- Official release poster
- Directed by: Aditya Sarpotdar
- Written by: Avinash Dwivedi Chirag Garg
- Produced by: Ronnie Screwvala
- Starring: Riteish Deshmukh Sonakshi Sinha Saqib Saleem
- Cinematography: Lawrence D'Cunha
- Edited by: Faisal Mahadik
- Music by: Gulraj Singh
- Production company: RSVP Movies
- Distributed by: ZEE5
- Release date: 12 July 2024;
- Running time: 116 minutes
- Country: India
- Language: Hindi

= Kakuda (film) =

2024 Indian film by Aditya Sarpotdar

Kakuda is a 2024 Hindi-language horror comedy film directed by Aditya Sarpotdar and produced by Ronnie Screwvala, under RSVP Movies. It stars Riteish Deshmukh, Sonakshi Sinha, Saqib Saleem and Aasif Khan in the lead roles. It is written by Avinash Dwivedi and Chirag Garg. It was released on ZEE5 on 12 July 2024.

== Plot ==

The story is set in Ratodi, a village cursed by the ghost Kakuda, who appears every Tuesday at 7:15 pm. Each house has a small door that must be opened at that time; if not, Kakuda enters, kicks the male resident responsible, causing a fatal hump to appear, and the victim dies after 13 days.
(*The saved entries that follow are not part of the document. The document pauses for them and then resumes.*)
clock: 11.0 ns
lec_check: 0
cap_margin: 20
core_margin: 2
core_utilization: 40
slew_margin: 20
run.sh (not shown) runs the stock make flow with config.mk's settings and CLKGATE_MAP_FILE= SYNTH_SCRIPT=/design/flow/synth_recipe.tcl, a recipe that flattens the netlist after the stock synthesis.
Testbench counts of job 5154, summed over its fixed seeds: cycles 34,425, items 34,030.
Sunny, a local, marries Indira despite her father’s objections. On their wedding night, Sunny forgets to open the small door and is cursed by Kakuda. Indira, skeptical of the supernatural, seeks medical help, but the curse persists. She then consults Victor, a ghost hunter, who investigates Kakuda’s origins.

Through their investigation, they learn Kakuda was once a kind circus dwarf who healed villagers with his right kick but was falsely accused of an affair and killed by the villagers. Seeking revenge, his spirit now haunts the village.
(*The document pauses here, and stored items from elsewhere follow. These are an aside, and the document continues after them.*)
Source: an optimization exercise on an open RTL-to-GDS flow (aim: small area and few clock cycles). Production flows keep margins and buffers that such runs may drop. In this exercise RTL edits were held to simulation tests only and were not proved equivalent to the original. Power and IR drop assume default switching activity.

## i2cc_top
module i2cc_top (
    input  wire        clk,
    input  wire        rst,
    input  wire        host_req,
    input  wire        host_we,
    input  wire [10:0] host_addr,
    input  wire [31:0] host_wdata,
    output reg  [31:0] host_rdata,
    output reg         host_err,
    output wire        irq,
    output wire        bus_req,
    output reg  [2:0]  bus_act,
    output reg  [7:0]  bus_data,
    input  wire        bus_done,
    input  wire [1:0]  bus_resp,
    input  wire        bus_rx_valid,
    input  wire [7:0]  bus_rx_data
);
Size: about 5900 cells after synthesis, ~2300 flip-flops, roughly 110 I/O pins, roughly 90000 um2 of cells after synthesis.
==> flow/config.mk <==
export PLATFORM = sky130hd
export DESIGN_NAME = i2cc_top
export DESIGN_NICKNAME = i2cc_top
export VERILOG_FILES = /design/flow/design.v
export SDC_FILE = /design/flow/constraint.sdc
export NUM_CORES = 8
export LEC_CHECK = 0
export CAP_MARGIN = 20
export CORE_MARGIN = 2
export CORE_UTILIZATION = 50
export GPL_TIMING_DRIVEN = 0
export PLACE_DENSITY = 0.7
export SETUP_SLACK_MARGIN = 0.1
export SLEW_MARGIN = 20
==> flow/constraint.sdc <==
create_clock -name core_clock -period 10.0 [get_ports {clk}]
set_input_delay 2.0000 -clock core_clock [delete_from_list [all_inputs] [get_ports {clk}]]
set_output_delay 2.0000 -clock core_clock [all_outputs]
set_load 0.01 [all_outputs]
standard.sh (not shown) runs the stock make flow with config.mk's settings and CLKGATE_MAP_FILE= SYNTH_SCRIPT=/design/flow/synth_recipe.tcl, a recipe that flattens the netlist after the stock synthesis.
==> flow/flow/run.sh <==
#!/bin/bash
set -euo pipefail
HERE=$(pwd)
python3 - "$HERE" <<'PY'
import sys, re, os, shlex
here = sys.argv[1]
flow_home = os.environ["FLOW_HOME"]
# ORFS's synth.tcl with its abc call given our script
s = open(os.path.join(flow_home, "scripts", "synth.tcl")).read()
old = "log_cmd abc {*}$abc_args"
assert s.count(old) == 1, "abc call not found in synth.tcl"
s = s.replace(old, "log_cmd abc -script %s/flow/abc.script {*}[lrange $abc_args 2 end]" % here)
open(os.path.join(here, "synth_abc.tcl"), "w").write(s)
# The standard flow's synthesis script, sourcing that copy
b = open(os.path.join(here, "synth_recipe.tcl")).read()
old = "source $::env(SCRIPTS_DIR)/synth.tcl"
assert b.count(old) == 1, "synth.tcl not sourced by synth_recipe.tcl"
open(os.path.join(here, "own_synth.tcl"), "w").write(b.replace(old, "source %s/synth_abc.tcl" % here))
# standard.sh, with that synthesis script
t = open(os.path.join(here, "standard.sh")).read()
t2, n = re.subn(r"SYNTH_SCRIPT=\S+", "SYNTH_SCRIPT=%s/own_synth.tcl" % here, t)
assert n == 1, "SYNTH_SCRIPT not found in standard.sh"
open(os.path.join(here, "own_standard.sh"), "w").write(t2)
# standard.sh, with our clock tree synthesis arguments
args = " ".join(open(os.path.join(here, "flow", "cts_args.txt")).read().split())
t3, n = re.subn(r"SYNTH_SCRIPT=\S+", lambda m: m.group(0) + " " + shlex.quote("CTS_ARGS=" + args), t)
assert n == 1
open(os.path.join(here, "cts_standard.sh"), "w").write(t3)
PY
bash own_standard.sh synth > synth.log 2>&1
bash standard.sh place > place.log 2>&1
bash cts_standard.sh cts > cts.log 2>&1
bash standard.sh > route.log 2>&1
==> flow/flow/abc.script <==
strash
&get -n
&st
&deepsyn -T 60
&dch -f
&nf
&put
==> flow/flow/cts_args.txt <==
-sink_clustering_enable -repair_clock_nets -sink_clustering_size 20 -sink_clustering_max_diameter 80 -buf_list sky130_fd_sc_hd__clkbuf_16 -dont_use_dummy_load
The first run finished but failed the layout checks on setup timing.
Testbench counts at the start, summed over its fixed seeds: cycles 107,415.
Change:
==> flow/flow/abc.script (replaced) <==
strash
&get -n
&st
&deepsyn -T 60
&put
dch -f
amap
--- a/flow/config.mk
+++ b/flow/config.mk
@@ -8 +8 @@
-export CAP_MARGIN = 20
+export CAP_MARGIN = 30
@@ -11 +10,0 @@
-export GPL_TIMING_DRIVEN = 0
@@ -13,2 +12,2 @@
-export SETUP_SLACK_MARGIN = 0.1
-export SLEW_MARGIN = 20
+export SETUP_SLACK_MARGIN = 0.2
+export SLEW_MARGIN = 30
Outcome: This time the run ran to the end with no violations. Design area goes down by 1.2%. Setup slack improved by 0.69 ns. Via count went up by 1.6%. Final cell count is higher by 3.1%. Die area drops by 0.98%. Wire length climbs by 21%. Combinational power barely changes. Core utilization stays flat. First-iteration DRC count rose by 3.2%. Critical path depth went up by 8.
Change:
==> flow/flow/abc.script (replaced) <==
strash
&get -n
&st
&deepsyn -T 60
&dch -f
&nf
&put
--- a/flow/config.mk
+++ b/flow/config.mk
@@ -10,2 +10,2 @@
-export CORE_UTILIZATION = 50
-export PLACE_DENSITY = 0.7
+export CORE_UTILIZATION = 60
+export PLACE_DENSITY = 0.8
Effect:
- via count came out higher by a few percent
- cell area came out lower slightly
- core utilization came out higher by 10 points
- combinational power came out higher by a few percent
- register-to-register slack got worse by 0.13 ns
Change:
==> flow/flow/cts_args.txt (replaced) <==
-sink_clustering_enable -repair_clock_nets -sink_clustering_size 30 -sink_clustering_max_diameter 70 -buf_list sky130_fd_sc_hd__clkbuf_16 -dont_use_dummy_load
--- a/flow/config.mk
+++ b/flow/config.mk
@@ -10,2 +10,2 @@
-export CORE_UTILIZATION = 60
-export PLACE_DENSITY = 0.8
+export CORE_UTILIZATION = 50
+export PLACE_DENSITY = 0.7
What happened:
- The changed run finished clean
- core utilization came out lower by 11 points
- global-route usage came out lower by 4.9 points
- total power barely changes
- non-clock buffer count came out higher by 136
- via count came out lower by a few percent
- sequential power is about the same
- final area came out higher slightly

---

== v25 ==
Another version of the RTL of i2cc_top (not shown whole).
Size in the first run: roughly 7100 cells after synthesis, about 2300 flip-flops, roughly 110 I/O pins.
make LEC_CHECK=0 CAP_MARGIN=20 CORE_MARGIN=2 CORE_UTILIZATION=25 PLACE_DENSITY=0.45 SETUP_SLACK_MARGIN=0.2 SLEW_MARGIN=20 finish   # period 10.0 ns
run.sh (not shown) runs the stock make flow with config.mk's settings and CLKGATE_MAP_FILE= SYNTH_SCRIPT=/design/flow/synth_recipe.tcl, a recipe that flattens the netlist after the stock synthesis.
Stock flow here: none of the scripts above is used.
Testbench counts of v25, summed over its fixed seeds: cycles 107,398.
Input changes introduced in v54 (baseline for comparison: v25):
==> flow/flow/run.sh (new file) <==
#!/bin/bash
set -euo pipefail
HERE=$(pwd)
python3 - "$HERE" <<'PY'
import sys, re, os
here = sys.argv[1]
flow_home = os.environ["FLOW_HOME"]
# ORFS's synth.tcl with its abc call given our script
s = open(os.path.join(flow_home, "scripts", "synth.tcl")).read()
old = "log_cmd abc {*}$abc_args"
assert s.count(old) == 1, "abc call not found in synth.tcl"
s = s.replace(old, "log_cmd abc -script %s/flow/abc.script {*}[lrange $abc_args 2 end]" % here)
open(os.path.join(here, "synth_abc.tcl"), "w").write(s)
# The standard flow's synthesis script, sourcing that copy
b = open(os.path.join(here, "synth_recipe.tcl")).read()
old = "source $::env(SCRIPTS_DIR)/synth.tcl"
assert b.count(old) == 1, "synth.tcl not sourced by synth_recipe.tcl"
open(os.path.join(here, "own_synth.tcl"), "w").write(b.replace(old, "source %s/synth_abc.tcl" % here))
# standard.sh, with that synthesis script
t = open(os.path.join(here, "standard.sh")).read()
t2, n = re.subn(r"SYNTH_SCRIPT=\S+", "SYNTH_SCRIPT=%s/own_synth.tcl" % here, t)
assert n == 1, "SYNTH_SCRIPT not found in standard.sh"
open(os.path.join(here, "own_standard.sh"), "w").write(t2)
PY
# synthesis with our ABC script, then the rest of the standard flow
bash own_standard.sh synth > synth.log 2>&1
bash standard.sh > layout.log 2>&1
==> flow/flow/abc.script (new file) <==
strash
&get -n
&st
&deepsyn -T 60
&dch -f
&nf
&put
==> flow/standard.sh (new file) <==
#!/bin/bash
# synth_recipe.tcl (not shown) runs the flow's synth.tcl, then flattens the netlist and writes it again
# the make line also repeats each setting of config.mk as NAME=value (left out here)
make -C /OpenROAD-flow-scripts/flow DESIGN_CONFIG=/design/flow/config.mk WORK_HOME=/design/flow/orfs CLKGATE_MAP_FILE= SYNTH_SCRIPT=/design/flow/synth_recipe.tcl "${@:-finish}"
--- a/flow/config.mk
+++ b/flow/config.mk
@@ -7,7 +7,9 @@
 export LEC_CHECK = 0
-export CAP_MARGIN = 20
+export CAP_MARGIN = 30
 export CORE_MARGIN = 2
 export CORE_UTILIZATION = 25
+export CTS_BUF_LIST = sky130_fd_sc_hd__clkbuf_8
+export CTS_CLUSTER_SIZE = 30
 export PLACE_DENSITY = 0.45
 export SETUP_SLACK_MARGIN = 0.2
-export SLEW_MARGIN = 20
+export SLEW_MARGIN = 30
removed: flow/run.sh
==> comparison <==
On met2 wirelength from detailed routing: between v54 and v25, it ends up higher for v25. Between v25 and v54, the flow reports post-synthesis instance total decreasing by more than 10%. Going from v25 to v54, count of buffers not belonging to the clock network in the layout shrinks by about 6%. Number of buffers on the longest clock path: v54 vs v25 identical. v54 ended with more clock insertion delay at the later pin of the skew report than v25. On detailed-placement wirelength estimate, the higher figure sits with v25, not v54. Against v25 as the reference, v54 delivers a lower post-layout total power. Final critical-path required period, v54 and v25, lower one = v54.
Changes in v41 relative to v54:
--- a/flow/config.mk
+++ b/flow/config.mk
@@ -10,4 +10,2 @@
 export CORE_UTILIZATION = 25
-export CTS_BUF_LIST = sky130_fd_sc_hd__clkbuf_8
-export CTS_CLUSTER_SIZE = 30
 export PLACE_DENSITY = 0.45
--- outcome ---
Switching part of the total power was lower in v41 than in v54. Between v54 and v41, part of the total power dissipated in combinational logic is higher for v54, v41 comes in under that. Global-route wire length before repair delta for v41 relative to v54: 0.43% lower. Any difference in total area of multi-input combinational cells between v54 and v41 is small enough to ignore.

separate check: timing with driven ports:
Ports are ideal in the flow. The routed layouts listed here were re-timed in OpenROAD. Step 1 assumes that a clkbuf_16 drives the clock port and a buf_2 every other input. Step 2 times the ports against the registers' clock, not the clock port: input delays grow and output delays shrink by t, the midpoint of the rising clock arrivals with the driver on. a / b / c = no drivers / after step 1 / after step 2; a / b = the first two.
run	t (ns)	setup WS [ns]	worst hold slack (ns)
the first run of note 1	0.887	-0.148 / -0.091 / -0.979	0.373 / 0.373 / 0.373
the second run of note 1	0.915	0.547 / 0.627 / -0.288	0.414 / 0.414 / 0.414
the third run of note 1	0.872	0.863 / 0.863 / 0.227	0.405 / 0.405 / 0.405
the fourth run of note 1	0.907	0.543 / 0.610 / -0.297	0.377 / 0.377 / 0.377
v25	1.025	0.352 / 0.352 / -0.395	0.408 / 0.408 / 0.408
v54	1.217	0.435 / 0.435 / -0.593	0.381 / 0.381 / 0.381
v41	1.005	0.348 / 0.424 / -0.581	0.360 / 0.360 / 0.360
Met with ideal ports but missed after step 2: setup timing in 5 of these runs. The setup slack of v54, which loses most, moves by 0.000 ns with the drivers and by -1.028 ns with both steps.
Victor, Indira, Sunny, and others devise a plan to defeat Kakuda by targeting his supernatural right leg. After a confrontation involving possession and deception, Victor manages to sever Kakuda’s leg, breaking the curse. Sunny recovers, and the villagers are freed. The story ends with a hint that the supernatural threat may not be entirely gone.

== Cast ==
- Riteish Deshmukh as Victor Jacobs, a ghost hunter
- Sonakshi Sinha in dual roles as
  - Indira "Indu": Sunny's wife
  - Gomati: Indira's twin sister
- Saqib Saleem as Sunny
- Aasif Khan as Kilvish
- Hemant Singh as BulBulaa
- Mahesh Jadhav as Kakuda
- Rajendra Gupta as Indira's father
- Neelu Kohli as Indira's mother
- Taniya Kalrra as Gilloti
- Yogendra Tikku as Kishanchand, Sunny's father
- Alok Gutch as Bespectacled old villager
- Sameer Khakkar as Kalamandi Goyal

== Production ==
The film was announced by the producer Ronnie Screwvala on 20 July 2021.

=== Filming ===
Principal photography of the movie started on 20 July 2021. The film was shot in places across Gujarat including the village called Vaso (Kheda District) and near the port area of Mandvi, Kutch. The unit wrapped up on 17 September 2021.

== Release ==
Initially scheduled for a theatrical release, it was changed to a streaming release on ZEE5 on 12 July 2024.

==Music==

The soundtrack is composed by Gulraj Singh and lyrics is written by Manoj Yadav.

Track listing
| No. | Title | Singer(s) | Length |
|---|---|---|---|
| 1. | "Bhasma" | Divya Kumar, Gulraj Singh | 3:04 |
| 2. | "Shukra Guzaar" | Aditi Paul, Gulraj Singh | 3:52 |
| Total length: |  |  | 06:56 |

== Reception ==
On the review aggregator website Rotten Tomatoes, 20% of 5 critics' reviews are positive, with an average rating of 4/10.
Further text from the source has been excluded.